■ Input data ■
$ cat src/rtl/btb_update_ctrl_if.sv
// Bundle of the requester, flush-control and BTB write-port signals of btb_update_ctrl.
interface btb_update_ctrl_if #(
  parameter int unsigned NREQ = 2
) ();
  logic                 ihit;
  logic [NREQ-1:0]      req_valid;
  logic [NREQ-1:0]      req_ready;
  logic [NREQ*32-1:0]   req_pc;
  logic [NREQ*32-1:0]   req_target;
  logic                 flush_req;
  logic                 flush_busy;
  logic                 flush_done;
  logic                 btb_wen;
  logic [31:0]          btb_pc;
  logic [31:0]          btb_target;
  logic                 btb_valid;

  modport master (
    output ihit, req_valid, req_pc, req_target, flush_req,
    input  req_ready, flush_busy, flush_done, btb_wen, btb_pc, btb_target, btb_valid
  );

  modport slave (
    input  ihit, req_valid, req_pc, req_target, flush_req,
    output req_ready, flush_busy, flush_done, btb_wen, btb_pc, btb_target, btb_valid
  );
endinterface
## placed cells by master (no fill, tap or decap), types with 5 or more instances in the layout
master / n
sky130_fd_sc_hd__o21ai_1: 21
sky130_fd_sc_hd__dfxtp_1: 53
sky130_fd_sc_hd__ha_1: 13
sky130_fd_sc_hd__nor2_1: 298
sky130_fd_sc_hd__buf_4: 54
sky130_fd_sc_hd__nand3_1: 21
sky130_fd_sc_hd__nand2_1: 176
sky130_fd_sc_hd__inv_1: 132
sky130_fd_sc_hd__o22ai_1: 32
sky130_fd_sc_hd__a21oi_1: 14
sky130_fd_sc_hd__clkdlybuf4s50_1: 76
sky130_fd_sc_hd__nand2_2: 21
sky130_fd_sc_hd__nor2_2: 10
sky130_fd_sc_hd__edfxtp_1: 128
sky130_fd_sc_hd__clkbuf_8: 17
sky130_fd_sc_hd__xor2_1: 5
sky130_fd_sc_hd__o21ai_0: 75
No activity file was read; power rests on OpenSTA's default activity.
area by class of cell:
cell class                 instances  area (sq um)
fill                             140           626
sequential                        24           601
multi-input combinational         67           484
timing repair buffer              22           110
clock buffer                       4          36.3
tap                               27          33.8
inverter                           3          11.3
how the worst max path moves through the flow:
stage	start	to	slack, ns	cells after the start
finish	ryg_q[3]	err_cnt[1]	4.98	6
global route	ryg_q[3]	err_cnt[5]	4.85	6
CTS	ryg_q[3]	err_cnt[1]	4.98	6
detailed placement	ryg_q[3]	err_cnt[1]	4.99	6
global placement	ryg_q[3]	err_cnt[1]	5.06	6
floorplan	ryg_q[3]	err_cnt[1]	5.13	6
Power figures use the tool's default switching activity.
--- config.mk ---
export PLATFORM = sky130hd
export DESIGN_NAME = midi_uart_rx
export DESIGN_NICKNAME = d
export VERILOG_FILES = /design/src/rtl/midi_pkg.sv /design/src/rtl/uart_rx_byte.sv /design/src/rtl/midi_uart_rx.sv
export SDC_FILE = /design/constraint.sdc
export NUM_CORES = 1
export LEC_CHECK = 0
export BUFFER_PORTS_ARGS = -buffer_cell sky130_fd_sc_hd__clkbuf_2
export CAP_MARGIN = 25
export CORE_UTILIZATION = 45
export CTS_CLUSTER_SIZE = 30
export DETAILED_ROUTE_END_ITERATION = 12
export PLACE_DENSITY = 0.66
export SETUP_SLACK_MARGIN = 0.5
export SLEW_MARGIN = 10
export SYNTH_ARGS = -nofsm -noshare
export SYNTH_HDL_FRONTEND = slang
export SYNTH_SLANG_ARGS = --single-unit
--- constraint.sdc ---
create_clock -name clk -period 2.13 [get_ports clk]
set_input_delay 0.1065 -clock clk [delete_from_list [all_inputs] [get_ports clk]]
set_output_delay 0.1065 -clock clk [all_outputs]
set_load 0.01 [all_outputs]
--- config.mk ---
export PLATFORM = sky130hd
export DESIGN_NAME = mem_arbiter
export DESIGN_NICKNAME = d
export VERILOG_FILES = /design/src/rtl/mem_arbiter.sv
export SDC_FILE = /design/constraint.sdc
export NUM_CORES = 1
export LEC_CHECK = 0
export CAP_MARGIN = 20
export CORE_AREA = 2 2 94 96
export DETAILED_ROUTE_END_ITERATION = 7
export DIE_AREA = 0 0 96 98
export DONT_BUFFER_PORTS = 1
export PLACE_DENSITY = 0.51
export SYNTH_ARGS = -nofsm -noshare
export SYNTH_HDL_FRONTEND = slang
export SYNTH_SLANG_ARGS = --single-unit
export TNS_END_PERCENT = 50
--- constraint.sdc ---
create_clock -name CLK -period 4.7 [get_ports CLK]
set_clock_uncertainty 0.05 [all_clocks]
set_input_delay 0.705 -clock CLK [delete_from_list [all_inputs] [get_ports CLK]]
set_output_delay 0.705 -clock CLK [all_outputs]
set_load 0.03 [all_outputs]
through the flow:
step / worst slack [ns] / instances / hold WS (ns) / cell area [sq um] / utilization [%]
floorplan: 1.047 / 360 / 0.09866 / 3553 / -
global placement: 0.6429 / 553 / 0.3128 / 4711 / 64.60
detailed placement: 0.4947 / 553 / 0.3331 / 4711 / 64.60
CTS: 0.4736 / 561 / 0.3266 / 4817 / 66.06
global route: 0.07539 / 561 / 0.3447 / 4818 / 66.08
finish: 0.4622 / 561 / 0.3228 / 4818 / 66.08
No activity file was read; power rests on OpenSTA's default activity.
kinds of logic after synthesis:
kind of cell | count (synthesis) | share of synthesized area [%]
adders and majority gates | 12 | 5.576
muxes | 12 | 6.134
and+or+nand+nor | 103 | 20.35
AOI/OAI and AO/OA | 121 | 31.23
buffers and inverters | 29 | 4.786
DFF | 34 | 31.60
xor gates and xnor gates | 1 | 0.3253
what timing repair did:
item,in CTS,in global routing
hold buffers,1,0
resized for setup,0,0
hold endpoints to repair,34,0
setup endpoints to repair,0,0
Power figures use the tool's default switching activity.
$ cat config.mk
export PLATFORM = sky130hd
export DESIGN_NAME = delta_forward
export DESIGN_NICKNAME = d
export VERILOG_FILES = /design/src/rtl/delta_forward.sv
export SDC_FILE = /design/constraint.sdc
export NUM_CORES = 1
export LEC_CHECK = 0
export BUFFER_PORTS_ARGS = -buffer_cell sky130_fd_sc_hd__buf_2
export CAP_MARGIN = 20
export CELL_PAD_IN_SITES_DETAIL_PLACEMENT = 1
export CELL_PAD_IN_SITES_GLOBAL_PLACEMENT = 1
export CORE_ASPECT_RATIO = 0.8
export CORE_MARGIN = 1.5
export CORE_UTILIZATION = 42
export DETAILED_ROUTE_END_ITERATION = 7
export GPL_TIMING_DRIVEN = 0
export PLACE_DENSITY_LB_ADDON = 0.1
export SYNTH_ARGS = -nofsm -noshare
export SYNTH_HDL_FRONTEND = slang
export SYNTH_SLANG_ARGS = --single-unit
$ cat constraint.sdc
create_clock -name clk_i -period 2.2 [get_ports clk_i]
set_input_delay 0.66 -clock clk_i [delete_from_list [all_inputs] [get_ports clk_i]]
set_output_delay 0.66 -clock clk_i [all_outputs]
set_load 0.02 [all_outputs]
<file path="src/rtl/breakout_pkg.sv">
// breakout_pkg: shared types and constants for the Breakout game-flow controller.
//   state_e            : controller states (2-bit, encoding visible on the state port)
//   KEY_START_DEFAULT  : keypad code that starts a game / launches a ball
//   BCD_DIGIT_MAX      : largest value a single BCD digit may hold
package breakout_pkg;

  typedef enum logic [1:0] {
    NEWGAME = 2'b00,
    PLAY    = 2'b01,
    NEWBALL = 2'b10,
    OVER    = 2'b11
  } state_e;

  localparam logic [4:0] KEY_START_DEFAULT = 5'h10;
  localparam logic [3:0] BCD_DIGIT_MAX     = 4'd9;

endpackage

</file>
<file path="src/rtl/bcd_counter4.sv">
// bcd_counter4: 4-digit packed BCD up-counter, saturating at 9999.
//   clk   : clock
//   rstn  : asynchronous active-low reset (value -> 0)
//   clr   : synchronous clear (has priority over inc)
//   inc   : increment by one when not already at 9999
//   value : registered 16-bit packed BCD count
module bcd_counter4
  import breakout_pkg::*;
(
  input  logic        clk,
  input  logic        rstn,
  input  logic        clr,
  input  logic        inc,
  output logic [15:0] value
);

  logic [15:0] value_q, value_d;
  logic        carry;

  always_comb begin
    value_d = value_q;
    carry   = 1'b0;
    if (clr) begin
      value_d = '0;
    end else if (inc && (value_q != 16'h9999)) begin
      // Ripple the +1 through the digits; a digit at 9 rolls to 0 and
      // passes the carry on, the first digit below 9 absorbs it.
      carry = 1'b1;
      for (int unsigned i = 0; i < 4; i++) begin
        if (carry) begin
          if (value_q[i*4 +: 4] == BCD_DIGIT_MAX) begin
            value_d[i*4 +: 4] = 4'd0;
          end else begin
            value_d[i*4 +: 4] = value_q[i*4 +: 4] + 4'd1;
            carry             = 1'b0;
          end
        end
      end
    end
  end

  always_ff @(posedge clk or negedge rstn) begin
    if (!rstn) value_q <= '0;
    else       value_q <= value_d;
  end

  assign value = value_q;

endmodule

</file>
<file path="src/rtl/breakout_game_ctrl.sv">
// breakout_game_ctrl: Breakout game-flow controller (newgame/play/newball/over).
//   clk, rstn   : clock, asynchronous active-low reset
//   key_code    : keypad code, qualified by key_ready (level)
//   hit, miss   : ball events from the graphics stage (level or pulse)
//   gra_still   : freezes ball/paddle motion outside play
//   state       : 00 newgame, 01 play, 10 newball, 11 over
//   balls_left  : remaining balls
//   score_bcd   : 4-digit BCD score
//   seg_data    : registered {hiscore_bcd, score_bcd} for the 7-seg driver
//   hiscore_bcd : best score; only tracked when BREAKOUT_HISCORE_EN is defined,
//                 otherwise tied to 0
// Inputs are edge-detected into registered events, so an input rising edge
// shows up on the outputs two clocks later.
module breakout_game_ctrl
  import breakout_pkg::*;
#(
  parameter int unsigned BALLS        = 3,
  parameter int unsigned DELAY_CYCLES = 100_000_000,
  parameter logic [4:0]  KEY_START    = KEY_START_DEFAULT
) (
  input  logic        clk,
  input  logic        rstn,
  input  logic [4:0]  key_code,
  input  logic        key_ready,
  input  logic        hit,
  input  logic        miss,
  output logic        gra_still,
  output logic [1:0]  state,
  output logic [2:0]  balls_left,
  output logic [15:0] score_bcd,
  output logic [31:0] seg_data,
  output logic [15:0] hiscore_bcd
);

  localparam int unsigned TW         = (DELAY_CYCLES > 1) ? $clog2(DELAY_CYCLES) : 1;
  localparam logic [TW-1:0] TIMER_LOAD = TW'(DELAY_CYCLES - 1);
  localparam logic [2:0]  BALLS_INIT = 3'(BALLS);

  // Edge detectors
  logic key_ready_q, hit_q, miss_q;
  logic key_press_q, key_press_d;
  logic hit_ev_q, hit_ev_d;
  logic miss_ev_q, miss_ev_d;

  assign key_press_d = key_ready & ~key_ready_q & (key_code == KEY_START);
  assign hit_ev_d    = hit & ~hit_q;
  assign miss_ev_d   = miss & ~miss_q;

  always_ff @(posedge clk or negedge rstn) begin
    if (!rstn) begin
      key_ready_q <= 1'b0;
      hit_q       <= 1'b0;
      miss_q      <= 1'b0;
      key_press_q <= 1'b0;
      hit_ev_q    <= 1'b0;
      miss_ev_q   <= 1'b0;
    end else begin
      key_ready_q <= key_ready;
      hit_q       <= hit;
      miss_q      <= miss;
      key_press_q <= key_press_d;
      hit_ev_q    <= hit_ev_d;
      miss_ev_q   <= miss_ev_d;
    end
  end

  // Controller FSM
  state_e        state_q, state_d;
  logic [TW-1:0] timer_q, timer_d;
  logic [2:0]    balls_q, balls_d;
  logic          gra_still_q, gra_still_d;
  logic          score_inc, score_clr;
  logic [15:0]   score;

  always_comb begin
    state_d   = state_q;
    timer_d   = timer_q;
    balls_d   = balls_q;
    score_inc = 1'b0;
    unique case (state_q)
      NEWGAME: begin
        balls_d = BALLS_INIT;
        if (key_press_q) state_d = PLAY;
      end
      PLAY: begin
        score_inc = hit_ev_q;
        if (miss_ev_q) begin
          balls_d = balls_q - 3'd1;
          timer_d = TIMER_LOAD;
          state_d = (balls_q == 3'd1) ? OVER : NEWBALL;
        end
      end
      NEWBALL: begin
        if (timer_q != '0)    timer_d = timer_q - TW'(1);
        else if (key_press_q) state_d = PLAY;
      end
      OVER: begin
        if (timer_q != '0) begin
          timer_d = timer_q - TW'(1);
        end else begin
          state_d = NEWGAME;
          balls_d = BALLS_INIT;
        end
      end
      default: state_d = NEWGAME;
    endcase
  end

  // Score is held at zero for as long as the next state is newgame, which
  // also covers the clear on the over -> newgame transition.
  assign score_clr   = (state_d == NEWGAME);
  assign gra_still_d = (state_d != PLAY);

  always_ff @(posedge clk or negedge rstn) begin
    if (!rstn) begin
      state_q     <= NEWGAME;
      timer_q     <= '0;
      balls_q     <= BALLS_INIT;
      gra_still_q <= 1'b1;
    end else begin
      state_q     <= state_d;
      timer_q     <= timer_d;
      balls_q     <= balls_d;
      gra_still_q <= gra_still_d;
    end
  end

  bcd_counter4 u_score (
    .clk   (clk),
    .rstn  (rstn),
    .clr   (score_clr),
    .inc   (score_inc),
    .value (score)
  );

  // High score
  logic [15:0] hiscore;

`ifdef BREAKOUT_HISCORE_EN
  logic        over_entry_q, over_entry_d;
  logic [15:0] hiscore_q, hiscore_d;

  // The compare is done the cycle after entering over so that a hit landing
  // together with the final miss is already reflected in the score.
  assign over_entry_d = (state_d == OVER) && (state_q != OVER);

  always_comb begin
    hiscore_d = hiscore_q;
    if (over_entry_q && (score > hiscore_q)) hiscore_d = score;
  end

  always_ff @(posedge clk or negedge rstn) begin
    if (!rstn) begin
      over_entry_q <= 1'b0;
      hiscore_q    <= '0;
    end else begin
      over_entry_q <= over_entry_d;
      hiscore_q    <= hiscore_d;
    end
  end

  assign hiscore = hiscore_q;
`else
  assign hiscore = '0;
`endif

  // 7-seg data
  logic [31:0] seg_data_q, seg_data_d;

  assign seg_data_d = {hiscore, score};

  always_ff @(posedge clk or negedge rstn) begin
    if (!rstn) seg_data_q <= '0;
    else       seg_data_q <= seg_data_d;
  end

  assign gra_still   = gra_still_q;
  assign state       = state_q;
  assign balls_left  = balls_q;
  assign score_bcd   = score;
  assign seg_data    = seg_data_q;
  assign hiscore_bcd = hiscore;

endmodule

</file>
<file path="config.mk">
export PLATFORM = sky130hd
export DESIGN_NAME = breakout_game_ctrl
export DESIGN_NICKNAME = d
export VERILOG_FILES = /design/src/rtl/breakout_pkg.sv /design/src/rtl/bcd_counter4.sv /design/src/rtl/breakout_game_ctrl.sv
export SDC_FILE = /design/constraint.sdc
export NUM_CORES = 1
export LEC_CHECK = 0
export BUFFER_PORTS_ARGS = -buffer_cell sky130_fd_sc_hd__clkbuf_2
export CAP_MARGIN = 20
export CORE_ASPECT_RATIO = 1.2
export CORE_MARGIN = 1.5
export CORE_UTILIZATION = 41
export CTS_CLUSTER_SIZE = 8
export DETAILED_ROUTE_END_ITERATION = 12
export PLACE_DENSITY = 0.65
export SLEW_MARGIN = 40
export SYNTH_ARGS = -nofsm -noshare
export SYNTH_HDL_FRONTEND = slang
export SYNTH_HIERARCHICAL = 1
export SYNTH_SLANG_ARGS = --single-unit
</file>
<file path="constraint.sdc">
create_clock -name clk -period 5.65 [get_ports clk]
set_input_delay 1.13 -clock clk [delete_from_list [all_inputs] [get_ports clk]]
set_output_delay 1.13 -clock clk [all_outputs]
set_load 0.01 [all_outputs]
</file>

■ Work instructions ■
Retype exactly the lines above, from the one with "muxes | 12 | 6.134" through the one with "setup endpoints to repair,0,0", inclusive.

■ Response to this task ■
muxes | 12 | 6.134
and+or+nand+nor | 103 | 20.35
AOI/OAI and AO/OA | 121 | 31.23
buffers and inverters | 29 | 4.786
DFF | 34 | 31.60
xor gates and xnor gates | 1 | 0.3253
what timing repair did:
item,in CTS,in global routing
hold buffers,1,0
resized for setup,0,0
hold endpoints to repair,34,0
setup endpoints to repair,0,0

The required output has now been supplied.